**** Provided entries

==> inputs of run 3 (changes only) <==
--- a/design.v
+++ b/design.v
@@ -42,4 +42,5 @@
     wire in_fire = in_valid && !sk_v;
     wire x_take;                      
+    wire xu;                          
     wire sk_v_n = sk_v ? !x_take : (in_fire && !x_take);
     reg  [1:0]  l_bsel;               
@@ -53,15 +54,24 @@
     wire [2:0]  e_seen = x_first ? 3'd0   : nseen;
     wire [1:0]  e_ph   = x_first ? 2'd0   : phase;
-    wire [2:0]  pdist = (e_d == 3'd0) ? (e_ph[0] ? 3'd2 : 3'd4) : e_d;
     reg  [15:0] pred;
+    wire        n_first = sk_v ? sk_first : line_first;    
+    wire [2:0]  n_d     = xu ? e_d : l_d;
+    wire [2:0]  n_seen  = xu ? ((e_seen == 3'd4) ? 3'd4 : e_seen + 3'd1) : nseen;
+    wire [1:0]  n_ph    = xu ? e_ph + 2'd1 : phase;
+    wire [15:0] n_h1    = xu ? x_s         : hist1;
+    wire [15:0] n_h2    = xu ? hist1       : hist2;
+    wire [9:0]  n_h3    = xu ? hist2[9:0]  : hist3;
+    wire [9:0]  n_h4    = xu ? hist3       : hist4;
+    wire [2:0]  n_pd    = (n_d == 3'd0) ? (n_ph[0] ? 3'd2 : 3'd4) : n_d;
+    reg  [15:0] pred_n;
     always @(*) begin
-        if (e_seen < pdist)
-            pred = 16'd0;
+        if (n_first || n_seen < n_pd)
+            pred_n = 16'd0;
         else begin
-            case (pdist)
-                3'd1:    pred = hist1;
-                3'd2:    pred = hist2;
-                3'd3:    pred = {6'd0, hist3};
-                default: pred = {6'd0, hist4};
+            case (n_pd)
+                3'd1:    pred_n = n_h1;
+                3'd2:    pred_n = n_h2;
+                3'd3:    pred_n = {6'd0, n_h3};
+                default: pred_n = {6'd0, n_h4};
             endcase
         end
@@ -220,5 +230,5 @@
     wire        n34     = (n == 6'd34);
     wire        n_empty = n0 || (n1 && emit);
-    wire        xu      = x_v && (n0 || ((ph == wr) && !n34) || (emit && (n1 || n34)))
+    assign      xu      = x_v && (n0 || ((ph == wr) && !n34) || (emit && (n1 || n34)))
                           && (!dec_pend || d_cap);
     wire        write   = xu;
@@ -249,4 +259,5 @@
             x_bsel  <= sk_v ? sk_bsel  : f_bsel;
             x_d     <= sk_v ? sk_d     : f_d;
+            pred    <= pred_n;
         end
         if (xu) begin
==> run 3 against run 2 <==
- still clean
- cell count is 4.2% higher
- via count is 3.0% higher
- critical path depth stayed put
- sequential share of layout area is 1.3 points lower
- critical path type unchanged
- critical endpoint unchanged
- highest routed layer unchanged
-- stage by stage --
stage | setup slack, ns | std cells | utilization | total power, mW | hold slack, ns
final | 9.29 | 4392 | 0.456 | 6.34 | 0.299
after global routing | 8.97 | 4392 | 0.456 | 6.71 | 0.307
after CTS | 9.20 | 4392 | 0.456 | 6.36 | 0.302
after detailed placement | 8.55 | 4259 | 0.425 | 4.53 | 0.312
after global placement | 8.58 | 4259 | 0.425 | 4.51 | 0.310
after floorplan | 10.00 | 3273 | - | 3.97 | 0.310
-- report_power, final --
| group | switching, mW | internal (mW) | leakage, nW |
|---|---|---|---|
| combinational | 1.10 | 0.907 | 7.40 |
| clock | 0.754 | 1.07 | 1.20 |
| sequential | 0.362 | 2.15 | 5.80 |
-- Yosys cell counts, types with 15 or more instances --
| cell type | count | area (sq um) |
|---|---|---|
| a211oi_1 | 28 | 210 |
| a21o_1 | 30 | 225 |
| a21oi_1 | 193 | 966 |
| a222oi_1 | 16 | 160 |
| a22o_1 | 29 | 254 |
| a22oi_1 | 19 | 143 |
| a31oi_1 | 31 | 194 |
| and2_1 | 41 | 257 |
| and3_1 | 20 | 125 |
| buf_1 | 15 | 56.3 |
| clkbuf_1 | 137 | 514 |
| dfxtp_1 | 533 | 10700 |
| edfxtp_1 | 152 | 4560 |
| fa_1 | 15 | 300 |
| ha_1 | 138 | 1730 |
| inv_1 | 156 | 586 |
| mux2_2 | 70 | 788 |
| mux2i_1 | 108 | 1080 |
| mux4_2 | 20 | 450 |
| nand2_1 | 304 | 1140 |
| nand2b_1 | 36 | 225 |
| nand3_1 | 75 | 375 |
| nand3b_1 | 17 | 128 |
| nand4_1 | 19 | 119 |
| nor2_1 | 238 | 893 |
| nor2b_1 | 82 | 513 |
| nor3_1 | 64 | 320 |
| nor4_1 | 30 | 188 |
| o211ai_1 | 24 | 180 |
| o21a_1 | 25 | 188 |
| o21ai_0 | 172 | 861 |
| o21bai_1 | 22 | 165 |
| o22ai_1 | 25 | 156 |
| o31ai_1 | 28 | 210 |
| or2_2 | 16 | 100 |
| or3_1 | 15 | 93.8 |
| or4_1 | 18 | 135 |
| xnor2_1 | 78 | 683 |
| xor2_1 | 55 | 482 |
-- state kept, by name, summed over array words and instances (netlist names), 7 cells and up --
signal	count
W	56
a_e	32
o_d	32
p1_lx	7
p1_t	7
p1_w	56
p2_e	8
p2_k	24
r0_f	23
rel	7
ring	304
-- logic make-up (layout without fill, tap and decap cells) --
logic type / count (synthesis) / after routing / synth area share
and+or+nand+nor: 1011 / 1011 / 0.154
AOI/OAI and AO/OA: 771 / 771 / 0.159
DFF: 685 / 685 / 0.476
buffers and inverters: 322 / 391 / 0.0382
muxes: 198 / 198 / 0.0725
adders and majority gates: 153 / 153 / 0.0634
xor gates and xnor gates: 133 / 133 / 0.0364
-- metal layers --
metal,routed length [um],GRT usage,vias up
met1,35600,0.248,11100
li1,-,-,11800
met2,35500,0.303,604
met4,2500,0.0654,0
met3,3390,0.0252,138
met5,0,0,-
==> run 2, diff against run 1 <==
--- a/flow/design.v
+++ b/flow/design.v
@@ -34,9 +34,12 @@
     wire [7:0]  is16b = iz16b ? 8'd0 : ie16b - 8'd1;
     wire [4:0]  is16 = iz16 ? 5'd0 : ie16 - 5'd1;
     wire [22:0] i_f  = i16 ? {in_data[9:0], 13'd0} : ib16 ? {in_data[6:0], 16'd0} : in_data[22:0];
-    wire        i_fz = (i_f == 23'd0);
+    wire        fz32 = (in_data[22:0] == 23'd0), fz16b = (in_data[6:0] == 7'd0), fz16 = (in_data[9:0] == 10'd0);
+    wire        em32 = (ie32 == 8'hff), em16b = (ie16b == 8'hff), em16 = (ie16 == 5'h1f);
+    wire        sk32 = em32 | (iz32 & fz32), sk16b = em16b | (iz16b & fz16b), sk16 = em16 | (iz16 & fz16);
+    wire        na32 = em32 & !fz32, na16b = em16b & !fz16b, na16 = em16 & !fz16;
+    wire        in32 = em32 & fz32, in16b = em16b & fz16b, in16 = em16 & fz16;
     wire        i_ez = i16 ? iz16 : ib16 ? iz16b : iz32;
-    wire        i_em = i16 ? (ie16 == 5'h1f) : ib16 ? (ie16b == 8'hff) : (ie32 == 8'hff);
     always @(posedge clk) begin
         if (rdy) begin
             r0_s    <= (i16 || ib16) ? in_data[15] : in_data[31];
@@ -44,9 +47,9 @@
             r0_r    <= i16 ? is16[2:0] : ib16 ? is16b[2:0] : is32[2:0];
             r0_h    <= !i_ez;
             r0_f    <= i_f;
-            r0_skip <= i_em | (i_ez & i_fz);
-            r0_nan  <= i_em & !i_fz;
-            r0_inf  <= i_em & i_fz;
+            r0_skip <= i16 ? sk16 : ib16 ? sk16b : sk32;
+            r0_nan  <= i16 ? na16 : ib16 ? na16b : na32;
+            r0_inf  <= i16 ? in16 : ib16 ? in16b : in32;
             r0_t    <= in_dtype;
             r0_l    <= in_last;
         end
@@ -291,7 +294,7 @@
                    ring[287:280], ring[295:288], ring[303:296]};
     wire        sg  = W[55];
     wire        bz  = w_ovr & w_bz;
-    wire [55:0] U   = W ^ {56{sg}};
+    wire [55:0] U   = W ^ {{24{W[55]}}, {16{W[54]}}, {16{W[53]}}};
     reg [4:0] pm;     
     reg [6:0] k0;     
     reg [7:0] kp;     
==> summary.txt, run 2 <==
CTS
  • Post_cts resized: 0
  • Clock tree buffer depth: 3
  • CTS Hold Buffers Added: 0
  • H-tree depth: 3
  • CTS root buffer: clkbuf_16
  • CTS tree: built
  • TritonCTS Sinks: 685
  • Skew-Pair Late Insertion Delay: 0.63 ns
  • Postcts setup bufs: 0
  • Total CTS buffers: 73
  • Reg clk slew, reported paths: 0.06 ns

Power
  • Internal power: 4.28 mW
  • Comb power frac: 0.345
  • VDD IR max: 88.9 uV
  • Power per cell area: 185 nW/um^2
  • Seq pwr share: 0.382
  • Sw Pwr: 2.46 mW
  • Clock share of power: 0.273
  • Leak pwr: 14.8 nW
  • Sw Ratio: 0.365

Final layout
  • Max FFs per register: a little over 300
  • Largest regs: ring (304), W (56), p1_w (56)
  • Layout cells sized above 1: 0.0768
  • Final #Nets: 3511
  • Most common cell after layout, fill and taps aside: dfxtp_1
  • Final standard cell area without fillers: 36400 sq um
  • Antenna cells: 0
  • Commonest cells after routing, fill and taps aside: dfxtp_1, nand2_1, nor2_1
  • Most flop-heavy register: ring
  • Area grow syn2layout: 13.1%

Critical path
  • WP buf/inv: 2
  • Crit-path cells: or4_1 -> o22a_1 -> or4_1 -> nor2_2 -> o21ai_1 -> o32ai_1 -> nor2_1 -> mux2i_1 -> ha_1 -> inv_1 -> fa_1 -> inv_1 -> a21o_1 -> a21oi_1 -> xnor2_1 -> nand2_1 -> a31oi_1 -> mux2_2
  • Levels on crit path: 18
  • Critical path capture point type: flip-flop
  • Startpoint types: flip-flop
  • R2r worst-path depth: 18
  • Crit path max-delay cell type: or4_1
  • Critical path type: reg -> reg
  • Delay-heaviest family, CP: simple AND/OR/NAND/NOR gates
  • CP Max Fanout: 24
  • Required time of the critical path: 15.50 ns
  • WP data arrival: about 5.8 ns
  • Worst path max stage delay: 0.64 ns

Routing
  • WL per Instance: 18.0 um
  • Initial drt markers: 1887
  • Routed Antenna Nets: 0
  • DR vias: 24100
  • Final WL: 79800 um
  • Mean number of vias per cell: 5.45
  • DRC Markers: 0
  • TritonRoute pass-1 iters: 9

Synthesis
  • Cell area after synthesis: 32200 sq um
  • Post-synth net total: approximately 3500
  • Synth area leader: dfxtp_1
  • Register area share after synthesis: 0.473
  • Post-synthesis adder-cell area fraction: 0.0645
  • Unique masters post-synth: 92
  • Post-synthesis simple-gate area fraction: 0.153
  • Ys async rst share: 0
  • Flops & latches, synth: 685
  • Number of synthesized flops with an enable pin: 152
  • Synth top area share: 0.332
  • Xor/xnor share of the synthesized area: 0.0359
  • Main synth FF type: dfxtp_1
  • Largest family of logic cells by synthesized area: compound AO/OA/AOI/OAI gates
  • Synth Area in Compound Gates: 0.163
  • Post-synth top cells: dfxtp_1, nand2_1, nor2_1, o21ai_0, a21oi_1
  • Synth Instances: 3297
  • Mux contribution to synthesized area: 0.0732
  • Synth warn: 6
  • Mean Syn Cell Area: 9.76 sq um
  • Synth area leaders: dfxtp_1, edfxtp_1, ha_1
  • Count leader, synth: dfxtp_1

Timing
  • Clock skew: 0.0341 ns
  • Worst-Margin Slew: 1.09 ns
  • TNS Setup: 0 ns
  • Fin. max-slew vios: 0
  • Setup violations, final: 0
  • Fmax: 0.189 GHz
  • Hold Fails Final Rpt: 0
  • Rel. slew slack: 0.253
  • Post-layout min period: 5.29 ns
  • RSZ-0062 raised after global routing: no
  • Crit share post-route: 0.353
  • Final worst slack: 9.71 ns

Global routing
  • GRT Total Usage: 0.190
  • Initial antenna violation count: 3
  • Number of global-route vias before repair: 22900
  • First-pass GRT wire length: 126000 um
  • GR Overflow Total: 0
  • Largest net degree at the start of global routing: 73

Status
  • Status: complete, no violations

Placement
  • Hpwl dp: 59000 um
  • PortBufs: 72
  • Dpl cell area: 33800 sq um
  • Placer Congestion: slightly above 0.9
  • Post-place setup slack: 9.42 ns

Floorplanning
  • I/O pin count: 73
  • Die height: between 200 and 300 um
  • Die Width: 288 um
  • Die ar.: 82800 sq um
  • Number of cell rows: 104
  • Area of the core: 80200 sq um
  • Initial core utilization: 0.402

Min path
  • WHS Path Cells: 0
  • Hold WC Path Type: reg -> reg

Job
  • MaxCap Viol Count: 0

********

* Work required
Your response should be made up of the lines in the data that contain the word "violations".

* Answer for the task
  • Setup violations, final: 0
  • Status: complete, no violations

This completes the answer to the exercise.